In practice, the viability of launching a crypto-asset project from Spain now depends heavily on careful token classification, the regulatory characterisation of the proposed activity, compliance with MiCA disclosure and conduct requirements, and the ability to implement adequate governance, AML/CFT, and operational controls from the outset.

Spain applies a dual market abuse framework to crypto-assets, determined by the legal classification of the asset. Where a crypto-asset qualifies as a financial instrument under MiFID II, the EU Market Abuse Regulation (MAR) applies in full, prohibiting insider dealing, unlawful disclosure of inside information, and market manipulation on the same basis as traditional securities.

For crypto-assets falling within the scope of MiCA, a dedicated market abuse regime applies. This framework is largely modelled on the EU Market Abuse Regulation (MAR), while being adapted to the specific operational characteristics of crypto-asset markets. The prohibited behaviours are broadly aligned with those prohibited under MAR and include insider dealing, unlawful disclosure of inside information, and market manipulation in relation to crypto-assets admitted to trading on a crypto-asset trading platform. “Inside information” is also defined in substantially similar terms, namely precise information of a non-public nature which, if made public, would be likely to have a significant effect on the price of the relevant crypto-asset or related crypto-assets.

Important differences arise in practice.
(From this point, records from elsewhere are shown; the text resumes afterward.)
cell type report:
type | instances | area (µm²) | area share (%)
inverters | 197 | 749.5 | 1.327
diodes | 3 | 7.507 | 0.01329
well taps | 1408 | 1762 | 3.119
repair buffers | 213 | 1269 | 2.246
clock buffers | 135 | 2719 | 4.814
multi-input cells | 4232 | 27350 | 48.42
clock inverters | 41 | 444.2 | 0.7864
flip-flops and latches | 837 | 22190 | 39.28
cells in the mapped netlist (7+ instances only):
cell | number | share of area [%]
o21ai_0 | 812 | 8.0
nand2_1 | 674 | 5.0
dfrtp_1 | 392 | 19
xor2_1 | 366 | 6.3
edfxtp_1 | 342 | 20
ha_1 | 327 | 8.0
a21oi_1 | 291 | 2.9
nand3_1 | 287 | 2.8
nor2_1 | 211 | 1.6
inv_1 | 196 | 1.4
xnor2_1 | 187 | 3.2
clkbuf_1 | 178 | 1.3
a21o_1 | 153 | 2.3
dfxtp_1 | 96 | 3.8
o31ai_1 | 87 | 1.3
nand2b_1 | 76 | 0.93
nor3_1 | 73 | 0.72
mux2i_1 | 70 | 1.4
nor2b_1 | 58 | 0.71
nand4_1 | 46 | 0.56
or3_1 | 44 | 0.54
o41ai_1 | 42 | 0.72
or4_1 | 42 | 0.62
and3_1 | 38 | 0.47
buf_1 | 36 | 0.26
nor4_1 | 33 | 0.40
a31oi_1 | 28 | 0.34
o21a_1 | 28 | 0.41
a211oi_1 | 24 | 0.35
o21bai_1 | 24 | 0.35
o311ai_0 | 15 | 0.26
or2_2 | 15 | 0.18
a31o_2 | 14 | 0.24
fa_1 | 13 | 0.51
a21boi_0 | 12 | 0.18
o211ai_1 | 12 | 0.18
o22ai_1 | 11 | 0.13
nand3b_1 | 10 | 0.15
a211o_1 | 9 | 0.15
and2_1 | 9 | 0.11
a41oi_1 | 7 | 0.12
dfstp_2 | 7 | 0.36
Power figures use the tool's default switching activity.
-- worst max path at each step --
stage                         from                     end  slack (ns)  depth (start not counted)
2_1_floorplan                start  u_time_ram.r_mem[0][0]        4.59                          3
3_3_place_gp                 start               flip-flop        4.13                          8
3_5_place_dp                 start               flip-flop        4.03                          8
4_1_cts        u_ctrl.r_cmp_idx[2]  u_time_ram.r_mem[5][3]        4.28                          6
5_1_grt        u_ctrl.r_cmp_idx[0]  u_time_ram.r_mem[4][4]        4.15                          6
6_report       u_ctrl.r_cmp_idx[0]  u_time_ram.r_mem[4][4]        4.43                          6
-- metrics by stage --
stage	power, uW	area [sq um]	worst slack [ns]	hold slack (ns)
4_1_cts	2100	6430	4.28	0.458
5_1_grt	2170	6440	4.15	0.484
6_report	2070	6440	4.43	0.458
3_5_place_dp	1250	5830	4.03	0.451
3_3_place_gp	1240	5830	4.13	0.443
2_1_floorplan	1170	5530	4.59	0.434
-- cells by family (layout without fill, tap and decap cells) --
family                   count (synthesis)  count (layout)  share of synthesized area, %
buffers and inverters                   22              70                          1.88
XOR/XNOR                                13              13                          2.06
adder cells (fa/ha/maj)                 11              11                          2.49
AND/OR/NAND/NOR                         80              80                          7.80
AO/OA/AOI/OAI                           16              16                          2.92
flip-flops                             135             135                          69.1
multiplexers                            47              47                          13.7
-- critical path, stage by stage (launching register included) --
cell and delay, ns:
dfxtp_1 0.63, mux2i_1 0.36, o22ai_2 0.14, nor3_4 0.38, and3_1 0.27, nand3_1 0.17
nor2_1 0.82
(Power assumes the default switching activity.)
## config.mk

```make
export PLATFORM = sky130hd
export DESIGN_NAME = pin_irq_registration_dispatch
export DESIGN_NICKNAME = d
export VERILOG_FILES = /design/src/rtl/pird_pkg.sv /design/src/rtl/pird_ctrl.sv /design/src/rtl/pird_datapath.sv /design/src/rtl/pin_irq_registration_dispatch.sv
export SDC_FILE = /design/constraint.sdc
export NUM_CORES = 2
export LEC_CHECK = 0
export ABC_AREA = 1
export BUFFER_PORTS_ARGS = -buffer_cell sky130_fd_sc_hd__buf_2
export CAP_MARGIN = 20
export CORE_ASPECT_RATIO = 1.75
export CORE_MARGIN = 3
export CORE_UTILIZATION = 43
export CTS_CLUSTER_SIZE = 20
export DETAILED_ROUTE_END_ITERATION = 12
export HOLD_SLACK_MARGIN = 0.03
export PLACE_DENSITY = 0.6
export SLEW_MARGIN = 30
export SYNTH_ARGS = -nofsm -noshare
export SYNTH_HDL_FRONTEND = slang
export SYNTH_SLANG_ARGS = --single-unit
```

## constraint.sdc

```tcl
create_clock -name clk -period 20.9 [get_ports clk]
set_input_delay 1.045 -clock clk [delete_from_list [all_inputs] [get_ports clk]]
set_output_delay 1.045 -clock clk [all_outputs]
set_load 0.005 [all_outputs]
```

## src/rtl/pird_pkg.sv

```systemverilog
// ----------------------------------------------------------------------------
// Pin IRQ registration and dispatch package
// Shared widths, codes, state encoding and controller/datapath interfaces.
// ----------------------------------------------------------------------------
package pird_pkg;

    // Default geometry handed down from the top level.
    localparam int PORT_COUNT_DEF    = 5;
    localparam int PINS_PER_PORT_DEF = 32;

    // Fixed field widths of the transaction payloads.
    localparam int PORT_W  = 3;
    localparam int PIN_W   = 5;
    localparam int MODE_W  = 2;
    localparam int FLAGS_W = 32;
    localparam int CODE_W  = 4;

    // Operation codes.
    localparam logic OP_CONFIGURE = 1'b0;
    localparam logic OP_SERVICE   = 1'b1;

    // Edge modes.
    localparam logic [MODE_W-1:0] MODE_DISABLE = 2'd0;
    localparam logic [MODE_W-1:0] MODE_RISING  = 2'd1;
    localparam logic [MODE_W-1:0] MODE_FALLING = 2'd2;
    localparam logic [MODE_W-1:0] MODE_BOTH    = 2'd3;

    // Interrupt configuration codes.
    localparam logic [CODE_W-1:0] CODE_OFF     = 4'b0000;
    localparam logic [CODE_W-1:0] CODE_RISING  = 4'b1001;
    localparam logic [CODE_W-1:0] CODE_FALLING = 4'b1010;
    localparam logic [CODE_W-1:0] CODE_BOTH    = 4'b1011;

    // Controller states.
    typedef enum logic [2:0] {
        ST_IDLE,
        ST_SCAN_RD,
        ST_SCAN_CHK,
        ST_SHIFT_RD,
        ST_SHIFT_WR,
        ST_FINISH
    } pird_state_t;

    // Commands from the controller to the datapath.
    typedef struct packed {
        logic load_item;
        logic mem_rd;
        logic idx_inc;
        logic set_hit;
        logic append;
        logic shift_wr;
        logic len_dec;
        logic load_result;
    } pird_cmd_t;

    // Status from the datapath to the controller.
    typedef struct packed {
        logic op;
        logic mode_off;
        logic in_range;
        logic scan_end;
        logic match;
        logic full;
        logic out_free;
    } pird_status_t;

    // Maps an edge mode to its interrupt configuration code.
    function automatic logic [CODE_W-1:0] edge_code_of(input logic [MODE_W-1:0] m);
        logic [CODE_W-1:0] c;
        case (m)
            MODE_DISABLE: c = CODE_OFF;
            MODE_RISING:  c = CODE_RISING;
            MODE_FALLING: c = CODE_FALLING;
            default:      c = CODE_BOTH;
        endcase
        return c;
    endfunction

endpackage

```

## src/rtl/pird_ctrl.sv

```systemverilog
// ----------------------------------------------------------------------------
// Pin IRQ registration and dispatch controller
// Sequences the list scan, the append, and the compaction after a removal.
// ----------------------------------------------------------------------------
module pird_ctrl (
    input  logic                  clk,
    input  logic                  rst_n,
    input  logic                  in_valid,
    output logic                  in_stall,
    input  pird_pkg::pird_status_t status,
    output pird_pkg::pird_cmd_t    cmd
);
    import pird_pkg::*;

    pird_state_t state_reg;
    pird_state_t state_next;

    // State register.
    always_ff @(posedge clk or negedge rst_n)
    begin
        if (!rst_n)
        begin
            state_reg <= ST_IDLE;
        end
        else
        begin
            state_reg <= state_next;
        end
    end

    // Next-state logic.
    always_comb
    begin
        state_next = state_reg;
        unique case (state_reg)
            ST_IDLE:
            begin
                if (in_valid)
                begin
                    state_next = ST_SCAN_RD;
                end
            end
            ST_SCAN_RD:
            begin
                if (!status.in_range || status.scan_end)
                begin
                    state_next = ST_FINISH;
                end
                else
                begin
                    state_next = ST_SCAN_CHK;
                end
            end
            ST_SCAN_CHK:
            begin
                if (!status.match)
                begin
                    state_next = ST_SCAN_RD;
                end
                else if (status.op == OP_CONFIGURE && status.mode_off)
                begin
                    state_next = ST_SHIFT_RD;
                end
                else
                begin
                    state_next = ST_FINISH;
                end
            end
            ST_SHIFT_RD:
            begin
                if (status.scan_end)
                begin
                    state_next = ST_FINISH;
                end
                else
                begin
                    state_next = ST_SHIFT_WR;
                end
            end
            ST_SHIFT_WR:
            begin
                state_next = ST_SHIFT_RD;
            end
            ST_FINISH:
            begin
                if (status.out_free)
                begin
                    state_next = ST_IDLE;
                end
            end
            default:
            begin
                state_next = ST_IDLE;
            end
        endcase
    end

    // Command outputs.
    always_comb
    begin
        cmd      = '0;
        in_stall = 1'b1;
        unique case (state_reg)
            ST_IDLE:
            begin
                in_stall      = 1'b0;
                cmd.load_item = in_valid;
            end
            ST_SCAN_RD:
            begin
                if (status.in_range && !status.scan_end)
                begin
                    cmd.mem_rd = 1'b1;
                end
                else if (status.in_range && status.op == OP_CONFIGURE &&
                         !status.mode_off && !status.full)
                begin
                    // Pin not listed yet and room left: put it at the tail.
                    cmd.append = 1'b1;
                end
            end
            ST_SCAN_CHK:
            begin
                if (status.match)
                begin
                    cmd.set_hit = 1'b1;
                end
                // On a removal the shift starts at the entry after the match.
                cmd.idx_inc = 1'b1;
            end
            ST_SHIFT_RD:
            begin
                if (status.scan_end)
                begin
                    cmd.len_dec = 1'b1;
                end
                else
                begin
                    cmd.mem_rd = 1'b1;
                end
            end
            ST_SHIFT_WR:
            begin
                cmd.shift_wr = 1'b1;
                cmd.idx_inc  = 1'b1;
            end
            ST_FINISH:
            begin
                cmd.load_result = status.out_free;
            end
            default:
            begin
                cmd = '0;
            end
        endcase
    end

endmodule

```

## src/rtl/pird_datapath.sv

```systemverilog
// ----------------------------------------------------------------------------
// Pin IRQ registration and dispatch datapath
// Holds the per-port pin lists, their lengths, the scan index and the result.
// ----------------------------------------------------------------------------
module pird_datapath #(
    parameter int PORT_COUNT    = pird_pkg::PORT_COUNT_DEF,
    parameter int PINS_PER_PORT = pird_pkg::PINS_PER_PORT_DEF
) (
    input  logic                          clk,
    input  logic                          rst_n,
    input  logic                          op,
    input  logic [pird_pkg::PORT_W-1:0]   port,
    input  logic [pird_pkg::PIN_W-1:0]    pin,
    input  logic [pird_pkg::MODE_W-1:0]   mode,
    input  logic [pird_pkg::FLAGS_W-1:0]  pending_flags,
    input  logic                          out_stall,
    output logic                          out_valid,
    output logic [pird_pkg::CODE_W-1:0]   edge_code,
    output logic                          code_valid,
    output logic                          found,
    output logic [pird_pkg::PIN_W-1:0]    pending_pin,
    input  pird_pkg::pird_cmd_t           cmd,
    output pird_pkg::pird_status_t        status
);
    import pird_pkg::*;

    localparam int PW    = (PORT_COUNT > 1) ? $clog2(PORT_COUNT) : 1;
    localparam int IW    = (PINS_PER_PORT > 1) ? $clog2(PINS_PER_PORT) : 1;
    localparam int LW    = $clog2(PINS_PER_PORT + 1);
    localparam int AW    = PW + IW;
    localparam int DEPTH = 1 << AW;

    // Latched item.
    logic                op_reg;
    logic [PORT_W-1:0]   port_reg;
    logic [PIN_W-1:0]    pin_reg;
    logic [MODE_W-1:0]   mode_reg;
    logic [FLAGS_W-1:0]  flags_reg;

    // Scan state.
    logic [LW-1:0]       idx_reg;
    logic                hit_reg;
    logic [PIN_W-1:0]    hit_pin_reg;
    logic [PIN_W-1:0]    rd_data_reg;

    // List storage.
    logic [LW-1:0]       len_reg [PORT_COUNT];
    logic [PIN_W-1:0]    mem [DEPTH];

    // Result register.
    logic                out_valid_reg;
    logic [CODE_W-1:0]   edge_code_reg;
    logic                code_valid_reg;
    logic                found_reg;
    logic [PIN_W-1:0]    pending_pin_reg;

    logic                port_ok;
    logic                pin_ok;
    logic [PW-1:0]       port_sel;
    logic [LW-1:0]       cur_len;
    logic [LW-1:0]       idx_m1;
    logic [AW-1:0]       rd_addr;
    logic [AW-1:0]       wr_addr;
    logic                wr_en;
    logic [PIN_W-1:0]    wr_data;

    // Range checks and the current port's length.
    assign port_ok  = ({1'b0, port_reg} < (PORT_W + 1)'(PORT_COUNT));
    assign pin_ok   = ({1'b0, pin_reg} < (PIN_W + 1)'(PINS_PER_PORT));
    assign port_sel = port_reg[PW-1:0];
    assign cur_len  = port_ok ? len_reg[port_sel] : '0;
    assign idx_m1   = idx_reg - LW'(1);

    // Memory addressing: one read port, one write port.
    assign rd_addr = {port_sel, idx_reg[IW-1:0]};
    assign wr_en   = cmd.append | cmd.shift_wr;
    assign wr_addr = cmd.append ? {port_sel, cur_len[IW-1:0]} : {port_sel, idx_m1[IW-1:0]};
    assign wr_data = cmd.append ? pin_reg : rd_data_reg;

    // Status toward the controller.
    always_comb
    begin
        status.op       = op_reg;
        status.mode_off = (mode_reg == MODE_DISABLE);
        status.in_range = port_ok && (op_reg == OP_SERVICE || pin_ok);
        status.scan_end = (idx_reg >= cur_len);
        status.match    = (op_reg == OP_SERVICE) ? flags_reg[rd_data_reg]
                                                 : (rd_data_reg == pin_reg);
        status.full     = (cur_len == LW'(PINS_PER_PORT));
        status.out_free = !out_valid_reg || !out_stall;
    end

    // Item capture, scan index and hit tracking.
    always_ff @(posedge clk)
    begin
        if (cmd.load_item)
        begin
            op_reg    <= op;
            port_reg  <= port;
            pin_reg   <= pin;
            mode_reg  <= mode;
            flags_reg <= pending_flags;
        end
        if (cmd.load_item)
        begin
            idx_reg <= '0;
        end
        else if (cmd.idx_inc)
        begin
            idx_reg <= idx_reg + LW'(1);
        end
        if (cmd.load_item)
        begin
            hit_reg <= 1'b0;
        end
        else if (cmd.set_hit)
        begin
            hit_reg     <= 1'b1;
            hit_pin_reg <= rd_data_reg;
        end
    end

    // Pin list memory with registered read.
    always_ff @(posedge clk)
    begin
        if (wr_en)
        begin
            mem[wr_addr] <= wr_data;
        end
        if (cmd.mem_rd)
        begin
            rd_data_reg <= mem[rd_addr];
        end
    end

    // List lengths.
    always_ff @(posedge clk or negedge rst_n)
    begin
        if (!rst_n)
        begin
            for (int i = 0; i < PORT_COUNT; i++)
            begin
                len_reg[i] <= '0;
            end
        end
        else if (port_ok)
        begin
            if (cmd.append)
            begin
                len_reg[port_sel] <= cur_len + LW'(1);
            end
            else if (cmd.len_dec)
            begin
                len_reg[port_sel] <= cur_len - LW'(1);
            end
        end
    end

    // Output valid flag.
    always_ff @(posedge clk or negedge rst_n)
    begin
        if (!rst_n)
        begin
            out_valid_reg <= 1'b0;
        end
        else if (cmd.load_result)
        begin
            out_valid_reg <= 1'b1;
        end
        else if (!out_stall)
        begin
            out_valid_reg <= 1'b0;
        end
    end

    // Output payload.
    always_ff @(posedge clk)
    begin
        if (cmd.load_result)
        begin
            if (op_reg == OP_CONFIGURE)
            begin
                edge_code_reg   <= edge_code_of(mode_reg);
                code_valid_reg  <= 1'b1;
                found_reg       <= 1'b0;
                pending_pin_reg <= '0;
            end
            else
            begin
                edge_code_reg   <= CODE_OFF;
                code_valid_reg  <= 1'b0;
                found_reg       <= hit_reg;
                pending_pin_reg <= hit_reg ? hit_pin_reg : '0;
            end
        end
    end

    assign out_valid   = out_valid_reg;
    assign edge_code   = edge_code_reg;
    assign code_valid  = code_valid_reg;
    assign found       = found_reg;
    assign pending_pin = pending_pin_reg;

endmodule

```

## src/rtl/pin_irq_registration_dispatch.sv

```systemverilog
// ----------------------------------------------------------------------------
// Pin IRQ registration and dispatch
// Keeps an ordered list of enabled pins per port and finds the pin to serve.
// ----------------------------------------------------------------------------
// Usage:
//   The input channel (in_valid/in_stall) carries one transaction per item:
//   a configure (op 0) enables or disables a pin's interrupt and returns its
//   edge code; a service (op 1) brings a port's pending flags and returns the
//   first listed pin whose flag is set. Each item yields exactly one result
//   transaction on out_valid/out_stall.
//   Scan, with n the port's list length: each entry is read through the
//   single read port of the list memory and then checked. An item that
//   finds no hit walks the whole list; a service or an enable stops at
//   the first hit, in slot s; a disable that hits slot s moves the n - s - 1
//   entries behind it one slot lower, each read and then written.
//   Out-of-range items skip the scan. One item is in work at a time; the
//   next one is accepted once the current result is registered.
//   The result register is held while out_stall is high; a finished item
//   waits until the register is free, and the input stays stalled meanwhile.
//   Reset empties every list by clearing the list lengths.
// ----------------------------------------------------------------------------
module pin_irq_registration_dispatch #(
    parameter int PORT_COUNT    = pird_pkg::PORT_COUNT_DEF,
    parameter int PINS_PER_PORT = pird_pkg::PINS_PER_PORT_DEF
) (
    input  logic                          clk,
    input  logic                          rst_n,
    input  logic                          in_valid,
    output logic                          in_stall,
    input  logic                          op,
    input  logic [pird_pkg::PORT_W-1:0]   port,
    input  logic [pird_pkg::PIN_W-1:0]    pin,
    input  logic [pird_pkg::MODE_W-1:0]   mode,
    input  logic [pird_pkg::FLAGS_W-1:0]  pending_flags,
    output logic                          out_valid,
    input  logic                          out_stall,
    output logic [pird_pkg::CODE_W-1:0]   edge_code,
    output logic                          code_valid,
    output logic                          found,
    output logic [pird_pkg::PIN_W-1:0]    pending_pin
);
    import pird_pkg::*;

    pird_cmd_t    cmd;
    pird_status_t status;

    // Sequencer.
    pird_ctrl u_ctrl (
        .clk      (clk),
        .rst_n    (rst_n),
        .in_valid (in_valid),
        .in_stall (in_stall),
        .status   (status),
        .cmd      (cmd)
    );

    // Lists, scan and result registers.
    pird_datapath #(
        .PORT_COUNT    (PORT_COUNT),
        .PINS_PER_PORT (PINS_PER_PORT)
    ) u_datapath (
        .clk           (clk),
        .rst_n         (rst_n),
        .op            (op),
        .port          (port),
        .pin           (pin),
        .mode          (mode),
        .pending_flags (pending_flags),
        .out_stall     (out_stall),
        .out_valid     (out_valid),
        .edge_code     (edge_code),
        .code_valid    (code_valid),
        .found         (found),
        .pending_pin   (pending_pin),
        .cmd           (cmd),
        .status        (status)
    );

endmodule
```

==> results.cfg <==
[power]
irDropWorstVdd_mv = 0.138
p_leak_nw = 20.7
p_per_area_mw_per_mm2 = 142

[grt]
grt_pass1_wl_um = 241000
globalRouteOverflowTotal = 0
antenna_found_initial = 12
grt_pass1_vias = 37100
track_usage_pct = 23.9
grt_max_degree = 224

[run_status]
status = finished, final reports clean

[routing]
via_per_inst = 5.71
final_antenna_net_count = 0
post_drt_wl_per_cell_um = 25.1
wl_um = 165000
num_vias = 37500
firstDrtPassIters = 6
drt_iter0_markers = 3435
drcViolationCount = 0

[synthesis]
synthesis.area_sq_mm = 0.0567
ys.flop_type = edfxtp_1
yosys-top-cells-count = 1343 x edfxtp_1, 1046 x nor2_1, 701 x nand2_1, 683 x o21ai_0, 237 x clkbuf_1
synthTopCellsByArea = edfxtp_1 71%, nor2_1 6.9%, o21ai_0 6.0%, nand2_1 4.6%, o22ai_1 2.1%
synth-warning-count = 0
netlist.area_leader.share_pct = 71.1
synth_top_family_by_area = simple AND/OR/NAND/NOR gates
synth_compound_area_share_pct = 9.18
synthAdderAreaFrac_pct = 0.221
ys_ff_latch = 1384
synth-simple-area-share_pct = 14.7
synth_xor_area_share_pct = 0.139
synth_nets = 4906
synth_top_area_cell = edfxtp_1
muxShareOfSynthArea_pct = 0
synth_seq_area_share_pct = 72.9
syn_area_per_cell_sq_um = 11.7
synth.most_common_cell = edfxtp_1
synth_cells = 4849
async_flop_share_pct = 2.46
synth_edf_count = 1343
ys_types = 42

[final_layout]
areaGrowthSynthToFinish_pct = 10.2
regArea_sq_mm = 0.0413
largest_reg_flops = 1280
final_area_sq_mm = 0.0625
layoutNonFillerInstCount = 6563
nFillCells = 11600
drive_gt1_share_pct = 7.29
nets = 4828
multiInputGateArea_sq_mm = 0.0139

[clock_network]
cts_resized = 0
cts_tree = done
cts-root-buf = clkbuf_16
cts_sinks = 1384
hold_buffers = 0
cts_buffer_depth = 3
clk_pin_slew_ns = 0.07
numCtsBuffers = 114
htree_levels = 3
postCtsSetupBuffers = 0
clk_latency_ns = 0.75

[sta]
timing.final.crit_share_pct = 34.1
finalSetupViolCount = 0
finalClockSkew_ns = 0.0311
tns_ns = 0
grt_setup_unrepaired = false
tightest_slew_ns = 1.05
timing.fmax_ghz = 0.140
period_minus_slack_ns = 7.12
hold_viol = 0
slew_headroom_pct = 30.2
finalMaxSlewViolations = 0

[critical_path]
critPathMaxStageDelay_ns = 0.78
cp_max_fo = 63
required_ns = 21.31
critPathKind = reg -> reg
crit_top_cell = nand2_1
crit_slowest_cell = buf_4
worstSetupEndpointType = flip-flop
crit_path_cell_trace = buf_4 > inv_2 > nor2_4 > nand2_1 > nand3_1 > nor2_1 > inv_1 > ha_1 > o21ai_0 > nand2_1 > nand2_1 > nand2_1 > nand4_1 > inv_2 > nand2_2 > inv_1 > o21ai_4 > buf_4 > buf_4
start_kind = flip-flop
path_delay_family = buffers and inverters
path_buf_inv = 7
worstPathArrival_ns = 7.53

[place]
hpwl_um = 99200
gp_congestion = 0.930
dp_cells = 6335
placed_area_sq_mm = 0.0585
port_buffers = 58

[die]
io_pins = 60
rows = 175
die_area_sq_mm = 0.136
core_sq_mm = 0.131
die_h_um = 486
fp.dieW_um = 281
start_util_pct = 43.5

[run]
max_cap_viol_count = 0

[worst_hold_path]
hold_class = in -> async
## path summary, 6_finish.rpt
check / end / startpoint / slack, ns / cells after the start
max reg2reg: u_datapath.mem[13][0] / u_datapath.port_reg[0] / 13.78 / 19
min in group clk: u_datapath.flags_reg[21] / pending_flags[21] / 0.47 / 1
max: u_datapath.mem[13][0] / u_datapath.port_reg[0] / 13.78 / 19
min: u_datapath.len_reg[3] / rst_n / 0.29 / 1
min reg2reg: u_datapath.len_reg[9] / u_datapath.len_reg[9] / 0.48 / 2
max in group asynchronous: u_datapath.out_valid / rst_n / 20.22 / 1
## worst register-to-register path, stage by stage (launching register included)
cell	delay, ns
edfxtp_1	0.48
buf_4	0.58
inv_2	0.59
nor2_4	0.41
nand2_1	0.10
nand3_1	0.08
nor2_1	0.08
inv_1	0.33
ha_1	0.31
o21ai_0	0.16
nand2_1	0.09
nand2_1	0.12
nand2_1	0.08
nand4_1	0.10
inv_2	0.10
nand2_2	0.64
inv_1	0.62
o21ai_4	0.33
buf_4	0.62
buf_4	0.93
## layout by cell type (no fill, tap or decap), drive strengths merged, types with 34 or more instances in the layout
cell and count:
a21oi 97, clkinv 54, clkbuf 136, nand3 207, o21ai 688, o22ai 191, inv 112, nand2 719
dfrtp 34, nor2 1065, buf 109, edfxtp 1343, nand4 45
## report_power, final
part           switching, mW  internal [mW]
Clock                   1.00           1.25
Sequential            0.0796           3.55
Combinational           2.35          0.666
MAR operates within a framework of established issuers, regulated venues, and formal disclosure channels, facilitating the identification of insiders and the monitoring of trading activity. By contrast, the MiCA regime applies to a more fragmented and decentralised environment, where the absence of a centralised issuer – particularly for protocol-based or decentralised crypto-assets – and the pseudonymous nature of blockchain transactions complicate the identification of insiders, attribution of liability, and effective enforcement.

Supervisory responsibility in Spain rests with the CNMV, which is expected to play an increasingly active role in monitoring market integrity in crypto-asset markets.

Enforcement in Spain against crypto-asset firms has historically been moderate, focusing primarily on registration breaches, misleading advertising, and AML/CFT failures under pre-existing frameworks. Prior to MiCA, the principal tools available to the CNMV included administrative fines, public warnings, and the inclusion of entities in supervisory warning lists – measures which, while limited in scope, have operated as effective reputational deterrents in the Spanish market. The Bank of Spain has played a more limited role, primarily in relation to AML registration and supervisory functions.

With MiCA entering into application, the enforcement framework is becoming significantly more structured. The regulation introduces a harmonised sanctioning regime, including administrative fines, withdrawal of authorisation, temporary suspension of services, and public disclosure of infringements. Spanish competent authorities are expected to make increasing use of these powers as transitional arrangements expire in July 2026 and the full population of CASPs becomes subject to authorisation requirements.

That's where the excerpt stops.